M3 Judges decide which teams receive a share of up to $150,000 in scholarship prizes. After the close of Challenge weekend, applied mathematicians serving as triage judges read and score each solution paper according to the competition guidelines to identify the best submissions. Each paper is read by a minimum of two, and as many as five triage judges. During the second round of judging, a smaller group of contention judges extensively reads and discusses the remaining papers to select those worthy of semi-finalist and honorable mention awards, and tentatively ranks the top six finalist teams. During these first two rounds, all solution papers are judged blind, meaning that judges only see the team ID #. Solution papers with identifying marks other than the team ID #, such as school name or student names are disqualified from top prizes.

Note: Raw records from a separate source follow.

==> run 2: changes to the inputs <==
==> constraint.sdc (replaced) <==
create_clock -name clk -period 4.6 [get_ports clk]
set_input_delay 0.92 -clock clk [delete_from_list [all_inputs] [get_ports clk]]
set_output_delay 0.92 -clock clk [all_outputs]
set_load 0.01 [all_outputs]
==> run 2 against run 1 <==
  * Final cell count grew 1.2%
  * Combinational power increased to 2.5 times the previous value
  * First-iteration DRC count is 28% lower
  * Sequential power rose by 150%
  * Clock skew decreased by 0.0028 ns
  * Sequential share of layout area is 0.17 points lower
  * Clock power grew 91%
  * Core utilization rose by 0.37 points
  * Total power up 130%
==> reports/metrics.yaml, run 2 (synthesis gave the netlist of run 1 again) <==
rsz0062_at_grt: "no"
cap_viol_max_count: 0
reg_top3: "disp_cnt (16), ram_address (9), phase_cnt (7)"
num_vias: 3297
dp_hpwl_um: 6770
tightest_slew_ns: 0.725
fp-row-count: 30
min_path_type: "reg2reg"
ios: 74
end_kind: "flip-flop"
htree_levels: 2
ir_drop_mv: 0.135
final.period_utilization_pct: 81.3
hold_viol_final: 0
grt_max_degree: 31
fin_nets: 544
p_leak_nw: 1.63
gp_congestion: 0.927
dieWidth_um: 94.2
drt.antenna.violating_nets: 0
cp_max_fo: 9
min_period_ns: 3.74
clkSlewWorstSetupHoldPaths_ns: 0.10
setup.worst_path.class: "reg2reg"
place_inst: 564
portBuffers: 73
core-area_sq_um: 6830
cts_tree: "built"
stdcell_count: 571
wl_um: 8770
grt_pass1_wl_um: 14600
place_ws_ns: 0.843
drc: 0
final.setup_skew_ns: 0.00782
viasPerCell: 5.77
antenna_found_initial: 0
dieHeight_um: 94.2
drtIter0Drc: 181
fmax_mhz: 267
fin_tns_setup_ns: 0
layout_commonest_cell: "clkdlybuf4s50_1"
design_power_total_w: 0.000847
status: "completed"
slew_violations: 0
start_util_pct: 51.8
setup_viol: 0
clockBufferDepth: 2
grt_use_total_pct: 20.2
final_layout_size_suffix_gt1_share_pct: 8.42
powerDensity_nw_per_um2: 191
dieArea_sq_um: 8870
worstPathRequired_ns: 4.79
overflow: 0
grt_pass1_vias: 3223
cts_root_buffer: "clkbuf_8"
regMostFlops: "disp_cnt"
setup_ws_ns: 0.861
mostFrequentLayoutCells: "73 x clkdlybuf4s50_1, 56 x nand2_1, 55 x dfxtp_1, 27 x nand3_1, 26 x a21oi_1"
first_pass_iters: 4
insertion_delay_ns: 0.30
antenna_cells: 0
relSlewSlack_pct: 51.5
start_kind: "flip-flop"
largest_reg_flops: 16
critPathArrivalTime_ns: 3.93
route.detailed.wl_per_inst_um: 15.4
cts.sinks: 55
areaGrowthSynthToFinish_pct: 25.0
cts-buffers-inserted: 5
[src/rtl/da_wave_send_if.sv]
// Configuration channel of the DDS waveform generator.
// A valid/ready offer of frequency word, waveform select and amplitude.
//   cfg_valid  master -> slave  configuration offer
//   cfg_ready  slave -> master  shadow register empty, offer taken on valid&ready
//   cfg_freq   master -> slave  phase increment per DAC sample
//   cfg_wave   master -> slave  0 sine, 1 square, 2 triangle, 3 sawtooth
//   cfg_amp    master -> slave  amplitude, 8'hFF = unity, 0 = flat mid-scale
interface da_wave_send_if #(
    parameter int PHASE_W = 32
);
    logic               cfg_valid;
    logic               cfg_ready;
    logic [PHASE_W-1:0] cfg_freq;
    logic [1:0]         cfg_wave;
    logic [7:0]         cfg_amp;

    modport master (
        output cfg_valid, cfg_freq, cfg_wave, cfg_amp,
        input  cfg_ready
    );

    modport slave (
        input  cfg_valid, cfg_freq, cfg_wave, cfg_amp,
        output cfg_ready
    );
endinterface

[src/rtl/da_wave_send.sv]
// DDS waveform generator driving an 8-bit offset-binary DAC (AD9708 class).
// The DAC clock is i_clk/2; samples change on the falling DAC clock edge so
// they are settled at every rising edge. A phase accumulator selects sine
// (external ROM), square, triangle or sawtooth, and the sample is scaled
// about mid-scale. New configuration is parked in a shadow register and only
// takes effect at a phase wrap, so a waveform period is never cut short.
// Ports:
//   i_clk, i_rst   system clock, asynchronous active-high reset
//   i_en           1 generate, 0 phase held at 0 and output mid-scale
//   cfg_if         configuration valid/ready channel (slave side)
//   o_rom_addr     sine ROM address (registered)
//   i_rom_data     sine ROM word, sampled one clk after o_rom_addr changes
//   o_da_clk       DAC clock
//   o_da_data      DAC sample
//   o_wrap         1-clk pulse after the tick on which the phase overflowed
//
// Config shadow FSM
//   state        | meaning
//   CFG_IDLE     | shadow empty, cfg_ready high
//   CFG_PEND     | shadow loaded, waiting for wrap (or en=0) to apply
//   CFG_APPLIED  | shadow just copied to active, cfg_ready returns next clk
module da_wave_send #(
    parameter int PHASE_W = 32,
    parameter int DATA_W  = 8,
    parameter int ROM_AW  = 8
) (
    input  logic              i_clk,
    input  logic              i_rst,
    input  logic              i_en,
    da_wave_send_if.slave     cfg_if,
    output logic [ROM_AW-1:0] o_rom_addr,
    input  logic [DATA_W-1:0] i_rom_data,
    output logic              o_da_clk,
    output logic [DATA_W-1:0] o_da_data,
    output logic              o_wrap
);
    localparam logic [DATA_W-1:0] MID    = {1'b1, {(DATA_W-1){1'b0}}};
    localparam int                PROD_W = DATA_W + 10;

    typedef enum logic [1:0] {
        CFG_IDLE    = 2'd0,
        CFG_PEND    = 2'd1,
        CFG_APPLIED = 2'd2
    } cfg_state_t;

    cfg_state_t r_state;
    cfg_state_t w_state_nxt;

    logic               r_da_clk;
    logic [PHASE_W-1:0] r_phase;
    logic               r_wrap;
    logic [ROM_AW-1:0]  r_rom_addr;
    logic [DATA_W-1:0]  r_da_data;

    logic [PHASE_W-1:0] r_freq;
    logic [1:0]         r_wave;
    logic [7:0]         r_amp;
    logic [PHASE_W-1:0] r_sh_freq;
    logic [1:0]         r_sh_wave;
    logic [7:0]         r_sh_amp;

    logic               w_tick;
    logic [PHASE_W:0]   w_sum;
    logic               w_carry;
    logic               w_wrap_now;
    logic               w_accept;
    logic               w_apply;
    logic               w_ready;

    logic [DATA_W:0]          w_p;
    logic [DATA_W-1:0]        w_raw;
    logic signed [DATA_W:0]   w_s;
    logic signed [PROD_W-1:0] w_prod;
    logic [DATA_W-1:0]        w_scaled;
    logic [DATA_W-1:0]        w_sample;

    // The tick is the clk on which the DAC clock falls: the register is high
    // before that edge.
    assign w_tick     = r_da_clk;
    assign w_sum      = {1'b0, r_phase} + {1'b0, r_freq};
    assign w_carry    = w_sum[PHASE_W];
    assign w_wrap_now = w_tick & i_en & w_carry;

    // ---------------- config shadow FSM ----------------
    always_ff @(posedge i_clk or posedge i_rst) begin
        if (i_rst) begin
            r_state <= CFG_IDLE;
        end else begin
            r_state <= w_state_nxt;
        end
    end

    always_comb begin
        w_state_nxt = r_state;
        w_accept    = 1'b0;
        w_apply     = 1'b0;
        w_ready     = 1'b0;
        case (r_state)
            CFG_IDLE: begin
                w_ready = 1'b1;
                if (cfg_if.cfg_valid) begin
                    w_accept    = 1'b1;
                    w_state_nxt = CFG_PEND;
                end
            end
            CFG_PEND: begin
                // With en low nothing is being generated, so there is no
                // period to protect and the shadow goes straight in.
                if (!i_en || w_wrap_now) begin
                    w_apply     = 1'b1;
                    w_state_nxt = CFG_APPLIED;
                end
            end
            CFG_APPLIED: w_state_nxt = CFG_IDLE;
            default:     w_state_nxt = CFG_IDLE;
        endcase
    end

    assign cfg_if.cfg_ready = w_ready;

    // ---------------- sample generation ----------------
    assign w_p = r_phase[PHASE_W-1 -: DATA_W+1];

    always_comb begin
        w_raw = i_rom_data;
        case (r_wave)
            2'd0:    w_raw = i_rom_data;
            2'd1:    w_raw = w_p[DATA_W] ? '0 : '1;
            2'd2:    w_raw = w_p[DATA_W] ? ~w_p[DATA_W-1:0] : w_p[DATA_W-1:0];
            default: w_raw = r_phase[PHASE_W-1 -: DATA_W];
        endcase
    end

    // Signed offset from mid-scale times amp/256; |result| never exceeds the
    // offset, so the sum stays inside the DAC range and low bits suffice.
    assign w_s      = $signed({1'b0, w_raw}) - $signed({1'b0, MID});
    assign w_prod   = PROD_W'(w_s) * PROD_W'($signed({1'b0, r_amp}));
    assign w_scaled = MID + DATA_W'(w_prod >>> 8);
    assign w_sample = (r_amp == 8'hFF) ? w_raw : w_scaled;

    // ---------------- datapath registers ----------------
    always_ff @(posedge i_clk or posedge i_rst) begin
        if (i_rst) begin
            r_da_clk   <= 1'b0;
            r_phase    <= '0;
            r_wrap     <= 1'b0;
            r_rom_addr <= '0;
            r_da_data  <= MID;
            r_freq     <= '0;
            r_wave     <= 2'd0;
            r_amp      <= 8'hFF;
            r_sh_freq  <= '0;
            r_sh_wave  <= 2'd0;
            r_sh_amp   <= 8'hFF;
        end else begin
            r_da_clk <= ~r_da_clk;

            if (!i_en) begin
                r_phase <= '0;
                r_wrap  <= 1'b0;
            end else if (w_tick) begin
                r_phase <= w_sum[PHASE_W-1:0];
                r_wrap  <= w_carry;
            end else begin
                r_wrap  <= 1'b0;
            end

            // Phase only moves on ticks, so this follows the new phase on the
            // clk after the tick and the ROM word is ready by the next tick.
            r_rom_addr <= r_phase[PHASE_W-1 -: ROM_AW];

            if (w_tick) begin
                r_da_data <= i_en ? w_sample : MID;
            end

            if (w_accept) begin
                r_sh_freq <= cfg_if.cfg_freq;
                r_sh_wave <= cfg_if.cfg_wave;
                r_sh_amp  <= cfg_if.cfg_amp;
            end

            if (w_apply) begin
                r_freq <= r_sh_freq;
                r_wave <= r_sh_wave;
                r_amp  <= r_sh_amp;
            end
        end
    end

    assign o_da_clk   = r_da_clk;
    assign o_da_data  = r_da_data;
    assign o_rom_addr = r_rom_addr;
    assign o_wrap     = r_wrap;
endmodule

[src/flat_wrapper.sv]
// flat-port wrapper written by rule: the top's interface ports become plain ports
module da_wave_send_flat 
#(
    parameter int PHASE_W = 32,
    parameter int DATA_W  = 8,
    parameter int ROM_AW  = 8
)
  (i_clk, i_rst, i_en, o_rom_addr, i_rom_data, o_da_clk, o_da_data, o_wrap, cfg_if_cfg_valid, cfg_if_cfg_freq, cfg_if_cfg_wave, cfg_if_cfg_amp, cfg_if_cfg_ready);
  da_wave_send_if #(.PHASE_W(PHASE_W)) cfg_if_i ();
  input  logic i_clk;
  input  logic i_rst;
  input  logic i_en;
  output logic [ROM_AW-1:0] o_rom_addr;
  input  logic [DATA_W-1:0] i_rom_data;
  output logic o_da_clk;
  output logic [DATA_W-1:0] o_da_data;
  output logic o_wrap;
  input wire logic [$bits(cfg_if_i.cfg_valid)-1:0] cfg_if_cfg_valid;
  input wire logic [$bits(cfg_if_i.cfg_freq)-1:0] cfg_if_cfg_freq;
  input wire logic [$bits(cfg_if_i.cfg_wave)-1:0] cfg_if_cfg_wave;
  input wire logic [$bits(cfg_if_i.cfg_amp)-1:0] cfg_if_cfg_amp;
  output wire logic [$bits(cfg_if_i.cfg_ready)-1:0] cfg_if_cfg_ready;
  assign cfg_if_i.cfg_valid = cfg_if_cfg_valid;
  assign cfg_if_i.cfg_freq = cfg_if_cfg_freq;
  assign cfg_if_i.cfg_wave = cfg_if_cfg_wave;
  assign cfg_if_i.cfg_amp = cfg_if_cfg_amp;
  assign cfg_if_cfg_ready = cfg_if_i.cfg_ready;
  da_wave_send #(.PHASE_W(PHASE_W), .DATA_W(DATA_W), .ROM_AW(ROM_AW)) u_core (.i_clk(i_clk), .i_rst(i_rst), .i_en(i_en), .cfg_if(cfg_if_i), .o_rom_addr(o_rom_addr), .i_rom_data(i_rom_data), .o_da_clk(o_da_clk), .o_da_data(o_da_data), .o_wrap(o_wrap));
endmodule
[config.mk]
export PLATFORM = sky130hd
export DESIGN_NAME = da_wave_send_flat
export DESIGN_NICKNAME = d
export VERILOG_FILES = /design/src/rtl/da_wave_send_if.sv /design/src/rtl/da_wave_send.sv /design/src/flat_wrapper.sv
export SDC_FILE = /design/constraint.sdc
export NUM_CORES = 1
export LEC_CHECK = 0
export ABC_CLOCK_PERIOD_IN_PS = 6890
export CAP_MARGIN = 40
export CELL_PAD_IN_SITES_DETAIL_PLACEMENT = 0
export CELL_PAD_IN_SITES_GLOBAL_PLACEMENT = 1
export CORE_AREA = 2 2 170 122
export CTS_CLUSTER_DIAMETER = 50
export DETAILED_ROUTE_END_ITERATION = 8
export DIE_AREA = 0 0 172 124
export PLACE_DENSITY = 0.78
export SLEW_MARGIN = 20
export SYNTH_ARGS = -nofsm -noshare
export SYNTH_HDL_FRONTEND = slang
export SYNTH_SLANG_ARGS = --single-unit
[constraint.sdc]
create_clock -name i_clk -period 6.89 [get_ports i_clk]
set_clock_uncertainty 0.05 [all_clocks]
set_input_delay 1.378 -clock i_clk [delete_from_list [all_inputs] [get_ports i_clk]]
set_output_delay 1.378 -clock i_clk [all_outputs]
set_load 0.02 [all_outputs]
==> summary.md <==
| Metric | Value |
|---|---|
| DIE AREA | 0.0213 mm2 |
| Critical path launch point type | primary input |
| Core area | 0.0196 mm2 |
| Post-synth ARST share | 1.00 |
| CP Data Required Time | ~7.2 ns |
| Post-route cell area | 0.0110 mm2 |
| Fin. Hold Viols | 0 |
| Die X | ~170 um |
| Mapped Cells | 853 |
| Worst hold path type | reg -> reg |
| IO Pins | 73 |
| Netlist cell types | 63 |
| All-Layer GR Usage | 0.212 |
| CTS tree | built |
| DRC errors left | 0 |
| Layout cell share with drive strength beyond 1 | 0.167 |
| Via/cell ratio | 5.30 |
| First-pass GRT wire length | between 30000 and 40000 um |
| Final #Nets | 1097 |
| Fmax | between 150 and 200 MHz |
| Cell row count | 43 |
| Initial antenna violation count | 0 |
| Tcrit/Tclk final | 0.936 |
| Largest family of logic cells by synthesized area | adder cells |
| PortBufs | 72 |
| EDFF count, synth | 0 |
| Adder-Cell Fraction of Synth Area | 0.192 |
| DRT Pass-1 Iters | 5 |
| Relative slew slack | 0.500 |
| Multiplexer share of the synthesized area | 0.139 |
| Placer Congestion | 0.866 |
| Post-CTS Resized | 0 |
| DRT iter0 DRCs | roughly 440 |
| Max clock buf depth | 2 |
| Compound-Gate Fraction of Synth Area | 0.102 |
| Yosys warning count | 0 |
| Hold slack | between 0.4 and 0.5 ns |
| Die height | 124 um |
| CTS buffer count | 17 |
| Post-route setup TNS | 0 ns |
| Final setup vio count | 0 |
| Total congestion overflow | 0 |
| Number of diodes | 0 |
| Worst path most repeated cell | fa_1 |
| Clk slew on worst S/H paths | 0.07 ns |
| Count of max-cap constraint violations | 0 |
| # fillers | 1697 |
| Crit path capture type | flop |
| Starting Density | 0.476 |
| Sequential share of the synthesized area | 0.367 |
| Crit Path Category | in -> reg |
| Wire length per cell | ~17 um |
| Outcome | finished clean |
| HPWL Detailed | 15400 um |
| Slowest-stage cell, CP | fa_1 |
| Cts hold-fix bufs | 0 |
| Worst EP arrival | 6.71 ns |
| Min cycle time layout | 6.45 ns |
| Placed standard-cell area | 0.0104 mm2 |
| Pin count of the biggest net entering global routing | 81 |
| Final Util | 0.561 |
| Skew-Pair Late Insertion Delay | 0.42 ns |
| Area Overhead vs Synth | 17.8% |
| Simple-gate area share of the yosys netlist | 0.114 |
| CP Cell Sequence | clkdlybuf4s50_1 > o21ai_0 > nor2_1 > a21oi_1 > nand2_1 > fa_1 > fa_1 > inv_1 > fa_1 > inv_1 > fa_1 > inv_1 > ha_1 > and2_1 > and4_1 > o31a_1 > a21oi_2 > o21bai_2 > xor2_1 > a221o_1 |
| Largest stage delay, worst path | 0.58 ns |
| Slew Viols, Final | 0 |
| Root buf cell | clkbuf_16 |
| Post-CTS Setup Bufs | 0 |
| Detail Route Antenna Nets | 0 |
| Synth Area in XOR/XNOR | 0.0394 |
| Synth Flop Type | dfrtp_1 |
| Clock sink count | approximately 140 |
| Max FO, Critical Path | 4 |
| Synthesized area | 0.00933 mm2 |
| Synthesized Nets | 1019 |
| Routed WL | 20800 um |
| Avg Cell Area, Syn | around 11 um2 |
| H-tree level count | 4 |
| Number of global-route vias before repair | 6291 |
| Flops & latches, synth | 136 |
| Slew @ Worst Pin | 0.745 ns |
| Via count | 6435 |
| RSZ-0062 raised after global routing | no |
cells in the final DEF (no fill, tap or decap), types with 9 or more instances in the layout:
cell type and count:
o21ai_0 31, a21oi_1 37, nand3_1 12, and2_1 42
xnor2_1 30, nand2_1 53, a21o_1 16, nor2_1 50
nand4_1 9, clkdlybuf4s50_1 72, inv_1 76, dfstp_2 17
mux2_4 39, nor2b_1 10, mux2i_1 16, buf_4 9
a211oi_1 10, nor3_1 9, clkbuf_16 18, ha_1 60
xor2_1 12, dfrtp_1 119, mux2_2 42, fa_1 52
cell usage after synthesis, types with 5 or more instances:
library cell | n | area, um2
a211oi_1 | 10 | 75.1
mux2i_1 | 16 | 160
nor3_1 | 9 | 45.0
fa_1 | 52 | 1040
mux2_2 | 42 | 473
a21oi_1 | 37 | 185
dfstp_2 | 17 | 447
and2_1 | 43 | 269
inv_1 | 77 | 289
clkbuf_1 | 19 | 71.3
nor2_1 | 50 | 188
nand2_1 | 53 | 199
o21a_1 | 5 | 37.5
o21ai_1 | 8 | 40.0
xnor2_1 | 30 | 263
a21o_1 | 16 | 120
ha_1 | 60 | 751
nand4_1 | 9 | 56.3
dfrtp_1 | 119 | 2980
buf_6 | 6 | 67.6
mux2_4 | 39 | 586
o211ai_1 | 5 | 37.5
o21ai_0 | 31 | 155
nor2b_1 | 10 | 62.6
xor2_1 | 12 | 105
nand3_1 | 12 | 60.1
cell families after synthesis:
| family | Yosys count |
|---|---|
| buf+inv | 103 |
| simple gates | 212 |
| flops | 136 |
| compound gates | 146 |
| mux | 102 |
| fa+ha+maj | 112 |
| xor+xnor | 42 |
layer usage:
layer,track usage,vias up,routed length [um]
li1,-,3097,-
met1,0.345,3161,11300
met2,0.277,162,7920
met3,0.0477,15,1340
met4,0.0562,0,207
met5,0,-,0
state kept, by name, indices dropped and copies added (netlist names):
signal and cells:
u_core.o_wrap 1, u_core.r_sh_wave 2, u_core.r_amp 8, u_core.r_sh_amp 8, u_core.o_rom_addr 8, u_core.r_phase 32
u_core.r_freq 32, u_core.r_wave 2, u_core.r_sh_freq 32, u_core.o_da_clk 1, u_core.o_da_data 8, u_core.r_state 2
metrics by stage:
stage                     setup slack, ns  instances
after detailed placement           0.0550       1180
final                               0.441       1214
after CTS                           0.487       1212
after global placement             0.0993       1177
after floorplan                     0.734        853
after global routing                0.251       1214
worst max-delay path: cells and delay by family:
| family | cells | cell delay (ns) |
|---|---|---|
| adders and majority gates | 5 | 2.48 |
| AOI/OAI and AO/OA | 6 | 1.47 |
| and+or+nand+nor | 4 | 0.67 |
| buffers and inverters | 4 | 0.56 |
| xor gates and xnor gates | 1 | 0.15 |
cell type report:
cell class              instances  area, um2  area share
well taps                     270        338      0.0307
multi-input cells             614       5470       0.498
clock buffers                  23        499      0.0454
repair buffers                 85        883      0.0804
clock inverters                 9       76.3     0.00695
flip-flops and latches        136       3420       0.312
inverters                      77        294      0.0268
worst paths after layout:
| check | from | endpoint | slack (ns) | depth (start not counted) |
|---|---|---|---|---|
| hold / removal | u_core.o_da_data[1]$_DFFE_PP0P_ | u_core.o_da_data[1]$_DFFE_PP0P_ | 0.44 | 1 |
| min in group asynchronous | i_rst | u_core.o_wrap$_DFF_PP0_ | 1.41 | 2 |
| hold reg to reg | u_core.o_da_data[1]$_DFFE_PP0P_ | u_core.o_da_data[1]$_DFFE_PP0P_ | 0.44 | 1 |
| setup reg to reg | u_core.r_phase[31]$_DFFE_PP0P_ | u_core.o_da_data[6]$_DFFE_PP0P_ | 0.89 | 20 |
| setup / recovery | i_rom_data[7] | u_core.o_da_data[6]$_DFFE_PP0P_ | 0.44 | 20 |
| max in group asynchronous | i_rst | u_core.r_freq[31]$_DFFE_PP0P_ | 4.15 | 3 |
Power is not shown: default switching activity piles up to over one toggle a cycle in this logic, so the estimate is an artifact.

Judging Moody's Mega Math Challenge
The third and final phase of judging involves presentations by the six finalist teams at Moody's Corporation headquarters in Manhattan. A panel of Ph.D.-level professional mathematicians confirms the champ, runner up, and third place winner of these top six teams, with the remaining three teams receiving “Finalist” distinction. Team scholarship prizes of $5,000 to $20,000 are presented at the awards ceremony that follows.
Presentations by entire teams are a requirement for winning one of the top six prizes. Teams that are unable to present their papers or are unable to have all members present for the final event, are not eligible for one of the top six prizes. Exceptions may be made for medically-documented reasons, but are at the discretion of the organizers. An awards ceremony will immediately follow the presentations. Typically the final presentations and awards ceremony are held on a Monday in late April (check Important Dates page).
The top six teams receive funds to help pay for travel and related expenses incurred to get to and from the final event. For more information, see the M3 Challenge Team Travel and Expense Reimbursements Guidelines.
As part of the Challenge's educational process, individualized comments, if available, are emailed to coaches regardless of their team's ranking. While commentary is not required, judges are strongly encouraged to provide feedback for each paper during the judging process.
In addition, a "judge perspective" document is prepared each year by one of the participating judges following the second round of judging. Its purpose is to help teams better understand what made some papers more successful than others, with regard to that year's problem and the approaches that teams took in tackling it. The judge perspective might also contain insight regarding what the judges felt made for an outstanding paper.